* [Activity] Looking through the records that follow, determine how many lines contain "same" and reply with that number alone.

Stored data
Start of Block

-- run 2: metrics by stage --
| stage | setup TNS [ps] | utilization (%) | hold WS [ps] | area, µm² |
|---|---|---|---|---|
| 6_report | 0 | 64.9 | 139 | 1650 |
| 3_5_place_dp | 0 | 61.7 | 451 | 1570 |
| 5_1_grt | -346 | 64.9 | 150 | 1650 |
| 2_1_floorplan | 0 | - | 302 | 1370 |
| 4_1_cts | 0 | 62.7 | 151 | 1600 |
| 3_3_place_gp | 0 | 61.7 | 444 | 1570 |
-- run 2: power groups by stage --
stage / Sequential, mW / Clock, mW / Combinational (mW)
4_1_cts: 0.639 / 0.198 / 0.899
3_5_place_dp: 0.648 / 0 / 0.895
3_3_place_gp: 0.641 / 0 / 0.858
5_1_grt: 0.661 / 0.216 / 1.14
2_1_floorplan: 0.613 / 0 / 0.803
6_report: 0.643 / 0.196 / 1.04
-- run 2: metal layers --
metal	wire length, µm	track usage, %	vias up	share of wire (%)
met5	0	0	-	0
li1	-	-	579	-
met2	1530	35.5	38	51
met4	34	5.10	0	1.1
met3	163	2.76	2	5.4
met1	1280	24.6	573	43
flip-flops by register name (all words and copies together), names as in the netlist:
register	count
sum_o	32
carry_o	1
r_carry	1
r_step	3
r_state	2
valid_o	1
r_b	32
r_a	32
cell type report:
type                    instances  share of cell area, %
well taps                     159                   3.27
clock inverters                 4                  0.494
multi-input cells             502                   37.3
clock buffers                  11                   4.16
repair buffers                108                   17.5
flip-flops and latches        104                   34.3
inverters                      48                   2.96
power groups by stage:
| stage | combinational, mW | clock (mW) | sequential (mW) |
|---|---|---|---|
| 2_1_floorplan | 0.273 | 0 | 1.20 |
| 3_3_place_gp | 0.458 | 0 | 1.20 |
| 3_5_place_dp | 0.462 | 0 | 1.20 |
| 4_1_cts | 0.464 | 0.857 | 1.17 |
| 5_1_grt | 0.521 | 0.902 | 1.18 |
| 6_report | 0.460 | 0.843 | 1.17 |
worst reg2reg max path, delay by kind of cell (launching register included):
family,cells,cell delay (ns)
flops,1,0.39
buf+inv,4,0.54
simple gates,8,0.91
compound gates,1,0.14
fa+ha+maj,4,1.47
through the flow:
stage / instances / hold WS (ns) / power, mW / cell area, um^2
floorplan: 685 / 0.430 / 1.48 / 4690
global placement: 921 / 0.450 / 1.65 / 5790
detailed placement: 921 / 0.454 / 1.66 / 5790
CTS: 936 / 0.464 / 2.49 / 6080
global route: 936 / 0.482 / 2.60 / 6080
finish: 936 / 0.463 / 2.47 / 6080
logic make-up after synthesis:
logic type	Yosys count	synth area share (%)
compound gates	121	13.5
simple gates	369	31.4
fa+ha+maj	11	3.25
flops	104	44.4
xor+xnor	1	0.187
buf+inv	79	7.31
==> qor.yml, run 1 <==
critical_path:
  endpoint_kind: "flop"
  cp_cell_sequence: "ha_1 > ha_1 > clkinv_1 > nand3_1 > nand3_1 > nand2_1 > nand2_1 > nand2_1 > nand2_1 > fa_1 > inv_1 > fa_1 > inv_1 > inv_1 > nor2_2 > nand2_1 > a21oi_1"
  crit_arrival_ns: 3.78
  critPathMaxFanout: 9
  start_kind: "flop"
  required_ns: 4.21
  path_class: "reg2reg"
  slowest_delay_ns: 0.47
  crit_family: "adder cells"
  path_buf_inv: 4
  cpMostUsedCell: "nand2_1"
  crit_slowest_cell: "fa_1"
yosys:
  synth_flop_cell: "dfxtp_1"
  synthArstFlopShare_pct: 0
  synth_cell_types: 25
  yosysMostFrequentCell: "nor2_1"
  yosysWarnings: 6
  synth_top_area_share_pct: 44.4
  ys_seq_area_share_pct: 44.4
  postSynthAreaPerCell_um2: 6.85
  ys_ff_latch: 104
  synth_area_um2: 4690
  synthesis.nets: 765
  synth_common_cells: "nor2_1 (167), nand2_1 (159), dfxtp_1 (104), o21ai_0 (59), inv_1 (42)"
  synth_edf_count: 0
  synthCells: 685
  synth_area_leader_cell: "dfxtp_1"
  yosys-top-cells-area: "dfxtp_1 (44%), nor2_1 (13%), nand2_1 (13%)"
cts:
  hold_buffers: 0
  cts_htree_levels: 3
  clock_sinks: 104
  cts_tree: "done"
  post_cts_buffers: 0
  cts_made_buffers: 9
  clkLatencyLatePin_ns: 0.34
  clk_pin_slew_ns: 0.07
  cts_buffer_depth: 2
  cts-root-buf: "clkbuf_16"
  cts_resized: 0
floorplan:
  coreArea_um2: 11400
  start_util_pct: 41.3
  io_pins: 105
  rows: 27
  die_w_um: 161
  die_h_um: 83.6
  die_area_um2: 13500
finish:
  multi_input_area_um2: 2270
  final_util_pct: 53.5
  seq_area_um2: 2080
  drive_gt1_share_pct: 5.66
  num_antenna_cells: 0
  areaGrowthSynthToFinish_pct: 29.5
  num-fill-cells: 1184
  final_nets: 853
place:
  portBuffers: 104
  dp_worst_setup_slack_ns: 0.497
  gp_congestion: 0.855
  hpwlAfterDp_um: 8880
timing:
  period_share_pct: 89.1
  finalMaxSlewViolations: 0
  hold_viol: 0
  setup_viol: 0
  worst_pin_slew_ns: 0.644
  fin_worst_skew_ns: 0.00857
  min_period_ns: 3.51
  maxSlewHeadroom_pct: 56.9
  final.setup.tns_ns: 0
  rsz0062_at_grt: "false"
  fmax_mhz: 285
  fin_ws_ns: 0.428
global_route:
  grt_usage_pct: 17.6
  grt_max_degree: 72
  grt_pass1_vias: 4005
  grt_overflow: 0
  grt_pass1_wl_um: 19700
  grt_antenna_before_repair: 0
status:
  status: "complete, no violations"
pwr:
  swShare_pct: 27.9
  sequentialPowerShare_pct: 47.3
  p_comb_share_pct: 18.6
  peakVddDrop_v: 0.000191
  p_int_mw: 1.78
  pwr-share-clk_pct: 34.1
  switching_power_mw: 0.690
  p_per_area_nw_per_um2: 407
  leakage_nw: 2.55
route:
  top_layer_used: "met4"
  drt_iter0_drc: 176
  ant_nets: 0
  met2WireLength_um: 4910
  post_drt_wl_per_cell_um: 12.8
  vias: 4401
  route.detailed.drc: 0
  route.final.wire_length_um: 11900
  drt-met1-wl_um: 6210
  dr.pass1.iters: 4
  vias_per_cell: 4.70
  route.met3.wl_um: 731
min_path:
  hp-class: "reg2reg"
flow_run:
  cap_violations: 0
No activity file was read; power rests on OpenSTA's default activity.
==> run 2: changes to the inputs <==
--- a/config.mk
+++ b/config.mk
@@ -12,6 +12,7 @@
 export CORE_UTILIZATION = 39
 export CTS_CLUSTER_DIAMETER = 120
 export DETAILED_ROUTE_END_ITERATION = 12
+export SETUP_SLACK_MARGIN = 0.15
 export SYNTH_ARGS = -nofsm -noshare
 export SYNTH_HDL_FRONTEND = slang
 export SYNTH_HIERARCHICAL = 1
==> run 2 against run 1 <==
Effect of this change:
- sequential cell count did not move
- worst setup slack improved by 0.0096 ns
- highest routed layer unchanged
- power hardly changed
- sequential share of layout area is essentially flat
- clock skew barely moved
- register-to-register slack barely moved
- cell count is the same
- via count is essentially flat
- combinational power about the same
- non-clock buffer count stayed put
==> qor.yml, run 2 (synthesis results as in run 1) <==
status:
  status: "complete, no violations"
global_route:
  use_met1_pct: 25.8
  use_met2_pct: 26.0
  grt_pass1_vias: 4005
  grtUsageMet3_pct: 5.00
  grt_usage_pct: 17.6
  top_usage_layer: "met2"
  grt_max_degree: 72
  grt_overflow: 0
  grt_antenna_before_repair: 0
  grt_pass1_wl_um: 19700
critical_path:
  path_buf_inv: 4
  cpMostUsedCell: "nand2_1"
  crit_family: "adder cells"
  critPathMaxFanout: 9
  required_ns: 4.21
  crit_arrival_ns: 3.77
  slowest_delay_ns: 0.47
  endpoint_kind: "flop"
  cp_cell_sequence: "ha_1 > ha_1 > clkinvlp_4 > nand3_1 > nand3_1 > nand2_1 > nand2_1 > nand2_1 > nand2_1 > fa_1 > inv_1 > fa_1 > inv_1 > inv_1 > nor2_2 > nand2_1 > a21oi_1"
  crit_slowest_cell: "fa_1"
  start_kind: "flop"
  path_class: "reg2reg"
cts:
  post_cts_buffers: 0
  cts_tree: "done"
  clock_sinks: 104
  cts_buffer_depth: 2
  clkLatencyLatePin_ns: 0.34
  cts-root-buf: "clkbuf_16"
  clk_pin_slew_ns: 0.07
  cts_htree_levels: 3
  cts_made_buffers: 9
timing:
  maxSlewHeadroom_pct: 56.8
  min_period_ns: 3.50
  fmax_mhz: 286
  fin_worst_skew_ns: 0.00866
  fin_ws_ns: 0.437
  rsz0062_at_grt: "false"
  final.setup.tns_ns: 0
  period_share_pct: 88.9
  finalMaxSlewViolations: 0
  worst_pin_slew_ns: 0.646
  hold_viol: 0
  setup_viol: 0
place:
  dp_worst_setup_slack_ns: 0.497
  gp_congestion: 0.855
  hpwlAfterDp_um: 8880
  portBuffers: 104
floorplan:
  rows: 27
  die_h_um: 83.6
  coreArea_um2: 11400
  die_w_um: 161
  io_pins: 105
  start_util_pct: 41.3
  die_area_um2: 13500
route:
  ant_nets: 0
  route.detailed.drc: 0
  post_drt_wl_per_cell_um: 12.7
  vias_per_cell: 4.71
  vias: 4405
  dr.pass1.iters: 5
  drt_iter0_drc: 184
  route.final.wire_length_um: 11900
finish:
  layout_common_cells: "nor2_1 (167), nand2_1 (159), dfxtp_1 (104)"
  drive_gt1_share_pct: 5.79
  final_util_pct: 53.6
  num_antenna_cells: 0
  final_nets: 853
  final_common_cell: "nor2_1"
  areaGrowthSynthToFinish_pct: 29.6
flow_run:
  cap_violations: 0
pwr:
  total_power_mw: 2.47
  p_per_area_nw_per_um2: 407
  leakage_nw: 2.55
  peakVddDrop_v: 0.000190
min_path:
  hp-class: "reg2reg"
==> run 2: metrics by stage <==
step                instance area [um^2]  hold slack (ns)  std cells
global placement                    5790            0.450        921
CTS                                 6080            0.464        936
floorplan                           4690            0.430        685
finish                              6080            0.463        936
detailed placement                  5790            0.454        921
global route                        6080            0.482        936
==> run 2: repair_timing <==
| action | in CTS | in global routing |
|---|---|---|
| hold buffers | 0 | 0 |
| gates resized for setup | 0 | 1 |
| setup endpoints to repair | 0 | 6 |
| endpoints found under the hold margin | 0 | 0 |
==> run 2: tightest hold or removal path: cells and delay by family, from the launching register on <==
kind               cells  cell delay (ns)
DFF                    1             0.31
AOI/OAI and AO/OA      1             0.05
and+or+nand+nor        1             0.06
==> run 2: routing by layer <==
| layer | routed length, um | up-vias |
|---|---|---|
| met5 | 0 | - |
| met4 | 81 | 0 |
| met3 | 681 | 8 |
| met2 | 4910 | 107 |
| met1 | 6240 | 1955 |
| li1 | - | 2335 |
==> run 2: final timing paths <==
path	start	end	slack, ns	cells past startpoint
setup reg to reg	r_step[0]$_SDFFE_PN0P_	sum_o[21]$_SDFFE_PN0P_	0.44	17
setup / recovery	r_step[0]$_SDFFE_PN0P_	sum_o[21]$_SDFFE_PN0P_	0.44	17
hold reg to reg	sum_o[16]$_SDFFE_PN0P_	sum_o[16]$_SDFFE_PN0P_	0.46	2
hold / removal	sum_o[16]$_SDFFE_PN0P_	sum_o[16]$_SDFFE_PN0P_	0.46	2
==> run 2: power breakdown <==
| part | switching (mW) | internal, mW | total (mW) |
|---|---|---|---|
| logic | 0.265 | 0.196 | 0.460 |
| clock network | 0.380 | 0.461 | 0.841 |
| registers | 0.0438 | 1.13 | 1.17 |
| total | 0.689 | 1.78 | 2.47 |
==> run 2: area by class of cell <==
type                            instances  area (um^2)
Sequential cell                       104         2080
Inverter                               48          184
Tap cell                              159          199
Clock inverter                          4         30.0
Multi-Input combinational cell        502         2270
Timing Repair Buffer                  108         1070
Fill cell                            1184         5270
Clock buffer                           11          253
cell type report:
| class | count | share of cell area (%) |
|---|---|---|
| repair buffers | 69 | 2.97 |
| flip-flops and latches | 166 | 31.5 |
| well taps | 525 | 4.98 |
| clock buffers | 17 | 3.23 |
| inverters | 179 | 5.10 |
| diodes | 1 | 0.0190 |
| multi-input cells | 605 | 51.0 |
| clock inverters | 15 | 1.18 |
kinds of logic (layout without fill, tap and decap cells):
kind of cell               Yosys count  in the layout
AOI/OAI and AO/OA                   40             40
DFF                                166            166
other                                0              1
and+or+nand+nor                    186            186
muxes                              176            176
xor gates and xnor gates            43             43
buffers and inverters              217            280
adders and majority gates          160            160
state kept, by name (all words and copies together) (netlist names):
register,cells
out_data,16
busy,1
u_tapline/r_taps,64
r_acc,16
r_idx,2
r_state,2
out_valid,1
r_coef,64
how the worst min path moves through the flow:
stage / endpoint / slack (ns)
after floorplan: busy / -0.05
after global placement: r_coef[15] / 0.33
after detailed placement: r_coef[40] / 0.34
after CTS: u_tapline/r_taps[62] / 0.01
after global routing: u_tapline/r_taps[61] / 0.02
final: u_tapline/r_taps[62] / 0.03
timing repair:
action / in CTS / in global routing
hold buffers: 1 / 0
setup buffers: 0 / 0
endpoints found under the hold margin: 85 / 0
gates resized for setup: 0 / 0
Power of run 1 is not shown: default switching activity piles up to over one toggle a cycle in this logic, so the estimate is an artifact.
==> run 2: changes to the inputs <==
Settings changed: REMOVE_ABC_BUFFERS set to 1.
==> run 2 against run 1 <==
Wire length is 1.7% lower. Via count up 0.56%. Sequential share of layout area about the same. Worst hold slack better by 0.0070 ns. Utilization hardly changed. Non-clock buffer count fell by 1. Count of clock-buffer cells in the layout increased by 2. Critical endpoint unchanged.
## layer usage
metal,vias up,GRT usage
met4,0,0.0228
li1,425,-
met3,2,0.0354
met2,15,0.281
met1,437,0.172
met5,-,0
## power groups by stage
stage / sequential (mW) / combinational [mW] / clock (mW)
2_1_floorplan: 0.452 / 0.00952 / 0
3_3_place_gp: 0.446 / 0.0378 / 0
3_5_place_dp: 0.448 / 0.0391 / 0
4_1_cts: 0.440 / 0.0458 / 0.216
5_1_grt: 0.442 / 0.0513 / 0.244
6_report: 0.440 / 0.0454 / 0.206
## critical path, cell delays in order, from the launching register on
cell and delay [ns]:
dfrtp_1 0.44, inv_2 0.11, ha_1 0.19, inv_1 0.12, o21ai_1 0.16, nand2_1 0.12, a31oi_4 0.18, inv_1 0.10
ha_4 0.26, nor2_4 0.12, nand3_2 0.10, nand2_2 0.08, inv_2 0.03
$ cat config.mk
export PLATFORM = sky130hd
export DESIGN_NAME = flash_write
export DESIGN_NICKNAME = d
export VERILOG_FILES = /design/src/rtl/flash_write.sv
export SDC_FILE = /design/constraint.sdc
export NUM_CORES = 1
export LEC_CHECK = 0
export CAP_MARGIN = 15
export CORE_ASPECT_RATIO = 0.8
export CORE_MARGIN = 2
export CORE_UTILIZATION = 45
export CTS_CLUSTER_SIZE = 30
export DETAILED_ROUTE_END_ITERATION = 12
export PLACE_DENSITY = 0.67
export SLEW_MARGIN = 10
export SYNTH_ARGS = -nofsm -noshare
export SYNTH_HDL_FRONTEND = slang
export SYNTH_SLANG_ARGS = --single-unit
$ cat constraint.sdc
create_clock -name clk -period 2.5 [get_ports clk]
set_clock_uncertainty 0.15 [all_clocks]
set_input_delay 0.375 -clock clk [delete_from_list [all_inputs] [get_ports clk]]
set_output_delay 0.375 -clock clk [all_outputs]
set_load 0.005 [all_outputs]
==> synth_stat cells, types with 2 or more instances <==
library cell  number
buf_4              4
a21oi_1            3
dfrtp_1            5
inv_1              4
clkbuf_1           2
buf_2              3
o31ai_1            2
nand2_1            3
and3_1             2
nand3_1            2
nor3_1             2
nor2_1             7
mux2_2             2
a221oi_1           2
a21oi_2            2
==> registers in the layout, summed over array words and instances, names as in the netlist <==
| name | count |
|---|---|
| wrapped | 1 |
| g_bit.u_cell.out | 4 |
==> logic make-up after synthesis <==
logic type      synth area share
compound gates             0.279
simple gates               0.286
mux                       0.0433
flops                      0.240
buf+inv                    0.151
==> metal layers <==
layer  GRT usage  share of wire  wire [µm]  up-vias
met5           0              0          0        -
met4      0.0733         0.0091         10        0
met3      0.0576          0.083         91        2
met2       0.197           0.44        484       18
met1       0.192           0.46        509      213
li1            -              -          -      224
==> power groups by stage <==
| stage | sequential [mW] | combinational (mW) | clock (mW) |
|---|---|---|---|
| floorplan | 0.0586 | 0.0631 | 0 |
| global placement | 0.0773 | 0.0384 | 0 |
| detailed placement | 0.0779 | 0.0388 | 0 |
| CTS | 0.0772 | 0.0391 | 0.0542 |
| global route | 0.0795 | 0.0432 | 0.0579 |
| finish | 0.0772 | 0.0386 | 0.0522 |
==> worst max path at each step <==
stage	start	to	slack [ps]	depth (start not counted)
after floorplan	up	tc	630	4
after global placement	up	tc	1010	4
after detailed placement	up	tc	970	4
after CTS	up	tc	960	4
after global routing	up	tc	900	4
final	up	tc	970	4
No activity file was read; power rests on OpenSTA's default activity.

End of Block

* [Output] 3